The bytes Parabun produces are the same wire format pyarrow, arrow-rs, nanoarrow, polars, and duckdb consume on the streaming + file paths. Save with .arrow:

await Bun.write("data.arrow", arrow.toIPC(table, "file"));

Then in Python:

import pyarrow.feather as feather
df = feather.read_table("data.arrow")

fromParquet(bytes) reads and toParquet(source, opts?) writes Apache Parquet files. Hand-rolled Thrift compact-protocol codec, Snappy compressor + decompressor, dictionary + RLE + bit-pack hybrid decoders, RLE writer for definition levels — no npm dep.

// Read
const bytes = new Uint8Array(await Bun.file("rows.parquet").arrayBuffer());
const tbl = arrow.fromParquet(bytes);
// Write
const out = arrow.toParquet(tbl, { compression: "snappy" });
await Bun.write("rows.parquet", out);

toParquet options:

OptionDefaultDescription
compression"snappy""uncompressed" | "snappy" | "gzip".
FeatureReadWrite
Physical typesBOOLEAN, INT32, INT64, FLOAT, DOUBLE, BYTE_ARRAY (utf8). INT96 + FIXED_LEN_BYTE_ARRAY pending.Same set.
EncodingsPLAIN, PLAIN_DICTIONARY (alias), RLE_DICTIONARY, RLE.PLAIN for values, RLE for def levels (no dictionary yet — strings PLAIN-encoded; less compact than pyarrow but correct).
CompressionUNCOMPRESSED, SNAPPY, GZIP. LZ4, BROTLI, ZSTD follow when wired.UNCOMPRESSED, SNAPPY, GZIP.
PagesV1 data pages with def-level null reconstruction; dictionary pages. V2 pages pending.V1 data pages only.
Row groupsMulti-row-group reads.Single row group.
SchemasFlat columns, required + optional. Nested types need rep-level reconstruction — pending.Same.
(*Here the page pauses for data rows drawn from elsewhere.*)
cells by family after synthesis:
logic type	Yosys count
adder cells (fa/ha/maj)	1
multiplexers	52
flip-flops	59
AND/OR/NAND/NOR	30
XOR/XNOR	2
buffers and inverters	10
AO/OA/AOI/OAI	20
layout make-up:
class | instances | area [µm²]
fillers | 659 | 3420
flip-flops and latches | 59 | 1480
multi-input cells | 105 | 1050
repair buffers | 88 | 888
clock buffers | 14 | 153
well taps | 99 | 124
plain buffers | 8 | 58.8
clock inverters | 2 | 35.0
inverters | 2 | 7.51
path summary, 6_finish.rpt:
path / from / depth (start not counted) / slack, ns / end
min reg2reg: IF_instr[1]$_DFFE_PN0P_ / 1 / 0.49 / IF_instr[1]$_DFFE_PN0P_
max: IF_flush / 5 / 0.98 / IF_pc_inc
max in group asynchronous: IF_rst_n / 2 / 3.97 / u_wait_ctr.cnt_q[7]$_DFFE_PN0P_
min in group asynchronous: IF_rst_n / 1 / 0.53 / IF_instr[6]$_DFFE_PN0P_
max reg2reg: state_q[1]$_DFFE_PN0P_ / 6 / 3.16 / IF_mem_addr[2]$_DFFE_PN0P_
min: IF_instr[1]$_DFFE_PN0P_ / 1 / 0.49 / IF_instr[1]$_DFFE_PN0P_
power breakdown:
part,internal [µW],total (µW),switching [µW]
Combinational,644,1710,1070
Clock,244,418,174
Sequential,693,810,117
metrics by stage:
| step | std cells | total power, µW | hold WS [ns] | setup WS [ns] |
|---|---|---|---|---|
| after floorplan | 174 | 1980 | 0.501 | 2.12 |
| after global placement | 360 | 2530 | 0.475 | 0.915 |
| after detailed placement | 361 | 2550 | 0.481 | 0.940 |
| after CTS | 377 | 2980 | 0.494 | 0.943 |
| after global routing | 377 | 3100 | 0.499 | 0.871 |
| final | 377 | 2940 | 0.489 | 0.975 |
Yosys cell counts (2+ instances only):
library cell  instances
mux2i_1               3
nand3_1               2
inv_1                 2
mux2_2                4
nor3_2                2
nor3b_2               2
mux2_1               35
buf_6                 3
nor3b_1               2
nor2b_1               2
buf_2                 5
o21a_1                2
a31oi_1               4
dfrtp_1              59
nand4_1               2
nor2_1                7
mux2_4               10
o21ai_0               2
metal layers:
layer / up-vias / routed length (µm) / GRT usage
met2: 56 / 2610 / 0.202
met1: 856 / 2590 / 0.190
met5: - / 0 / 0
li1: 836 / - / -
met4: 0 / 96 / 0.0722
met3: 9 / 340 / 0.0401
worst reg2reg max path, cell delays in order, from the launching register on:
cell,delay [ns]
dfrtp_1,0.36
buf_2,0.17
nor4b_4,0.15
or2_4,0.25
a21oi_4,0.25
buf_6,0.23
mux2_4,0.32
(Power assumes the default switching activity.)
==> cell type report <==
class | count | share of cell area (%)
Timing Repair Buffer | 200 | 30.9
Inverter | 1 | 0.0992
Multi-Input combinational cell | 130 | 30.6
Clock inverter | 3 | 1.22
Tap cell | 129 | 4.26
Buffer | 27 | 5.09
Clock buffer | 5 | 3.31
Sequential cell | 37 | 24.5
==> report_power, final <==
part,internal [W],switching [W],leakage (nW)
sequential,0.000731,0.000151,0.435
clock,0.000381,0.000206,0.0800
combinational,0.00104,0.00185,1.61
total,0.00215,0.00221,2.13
--- src/rtl/scarv_cop_aes_sbox.sv ---
// Single-byte AES S-box, forward or inverse, built from GF(2^8) inversion plus affine maps.
// Latency: purely combinational.
// Backpressure: none; the output follows the input every cycle.
module scarv_cop_aes_sbox (
    input  logic [7:0] in_byte,
    input  logic       inv,
    output logic [7:0] out_byte
);

    function automatic logic [7:0] rotl8(input logic [7:0] x, input int n);
        return (x << n) | (x >> (8 - n));
    endfunction

    // Multiply modulo x^8 + x^4 + x^3 + x + 1.
    function automatic logic [7:0] gf_mul(input logic [7:0] a, input logic [7:0] b);
        logic [7:0] p;
        logic [7:0] aa;
        p  = 8'h00;
        aa = a;
        for (int i = 0; i < 8; i++) begin
            if (b[i]) p = p ^ aa;
            aa = {aa[6:0], 1'b0} ^ (aa[7] ? 8'h1B : 8'h00);
        end
        return p;
    endfunction

    // x^254 is the multiplicative inverse (and maps 0 to 0).
    function automatic logic [7:0] gf_inv(input logic [7:0] x);
        logic [7:0] x2, x3, x6, x12, x15, x30, x60, x120, x240, x252;
        x2   = gf_mul(x, x);
        x3   = gf_mul(x2, x);
        x6   = gf_mul(x3, x3);
        x12  = gf_mul(x6, x6);
        x15  = gf_mul(x12, x3);
        x30  = gf_mul(x15, x15);
        x60  = gf_mul(x30, x30);
        x120 = gf_mul(x60, x60);
        x240 = gf_mul(x120, x120);
        x252 = gf_mul(x240, x12);
        return gf_mul(x252, x2);
    endfunction

    function automatic logic [7:0] aff_fwd(input logic [7:0] x);
        return x ^ rotl8(x, 1) ^ rotl8(x, 2) ^ rotl8(x, 3) ^ rotl8(x, 4) ^ 8'h63;
    endfunction

    function automatic logic [7:0] aff_inv(input logic [7:0] x);
        return rotl8(x, 1) ^ rotl8(x, 3) ^ rotl8(x, 6) ^ 8'h05;
    endfunction

    logic [7:0] pre_byte;
    logic [7:0] inv_byte;

    // Forward: invert then affine. Inverse: undo affine then invert.
    always_comb begin
        pre_byte = inv ? aff_inv(in_byte) : in_byte;
        inv_byte = gf_inv(pre_byte);
        out_byte = inv ? inv_byte : aff_fwd(inv_byte);
    end

endmodule
--- config.mk ---
export PLATFORM = sky130hd
export DESIGN_NAME = cache_refill_unit
export DESIGN_NICKNAME = d
export VERILOG_FILES = /design/src/rtl/cache_refill_unit.sv
export SDC_FILE = /design/constraint.sdc
export NUM_CORES = 1
export LEC_CHECK = 0
export BUFFER_PORTS_ARGS = -buffer_cell sky130_fd_sc_hd__buf_4
export CORE_MARGIN = 1.5
export CORE_UTILIZATION = 50
export CTS_CLUSTER_SIZE = 24
export DETAILED_ROUTE_END_ITERATION = 6
export PLACE_DENSITY = 0.73
export SETUP_SLACK_MARGIN = 0.05
export SLEW_MARGIN = 15
export SYNTH_ARGS = -nofsm -noshare
export SYNTH_HDL_FRONTEND = slang
export SYNTH_SLANG_ARGS = --single-unit
--- constraint.sdc ---
create_clock -name clk -period 2.3 [get_ports clk]
set_input_delay 0.23 -clock clk [delete_from_list [all_inputs] [get_ports clk]]
set_output_delay 0.23 -clock clk [all_outputs]
set_load 0.005 [all_outputs]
Verified end-to-end against pyarrow output:

  • Read: round-trips 6-column fixtures (int32 / int64 / float32 / float64 / utf8 / bool) under uncompressed + snappy, plus a 10,000-row fixture with nulls at 1/5, 1/7, 1/13 ratios across 4 row groups under all three compression codecs.
  • Write: pyarrow reads Parabun’s output bit-for-bit (uncompressed, snappy, gzip); 100-row fixture with scattered nulls (1/7 id, 1/11 score, 1/13 name) → null counts match pyarrow’s 15 / 10 / 8 exactly.
  • Dictionary encoding on write — strings emit as PLAIN today. pyarrow’s default RLE_DICTIONARY for low-cardinality columns is an opt-in encoding pass that lands when there’s a workload that needs the density.
  • Multi-row-group writes — large tables write as one giant row group today. Splitting at ~1M rows would match pyarrow’s defaults.
  • Struct / Map / FixedSizeList / Union / Decimal128 / FixedSizeBinary — nested + decimal types. The List<T> shape proves out the recursive FieldNode + buffer walk; the others reuse it.
  • Dictionary delta batches (isDelta=true) — apache-arrow’s default is non-delta, so this is a long-tail follow-up.
  • uint64 — no lossless 64-bit unsigned representation in JS Number / BigInt without losing range.
  • Lossless narrow-type round-trip — Parabun reads int8 by widening to int32, then writes int32. Lossless on values, lossy on the type tag. A typed wrapper that remembers wire types can land if there’s a use case.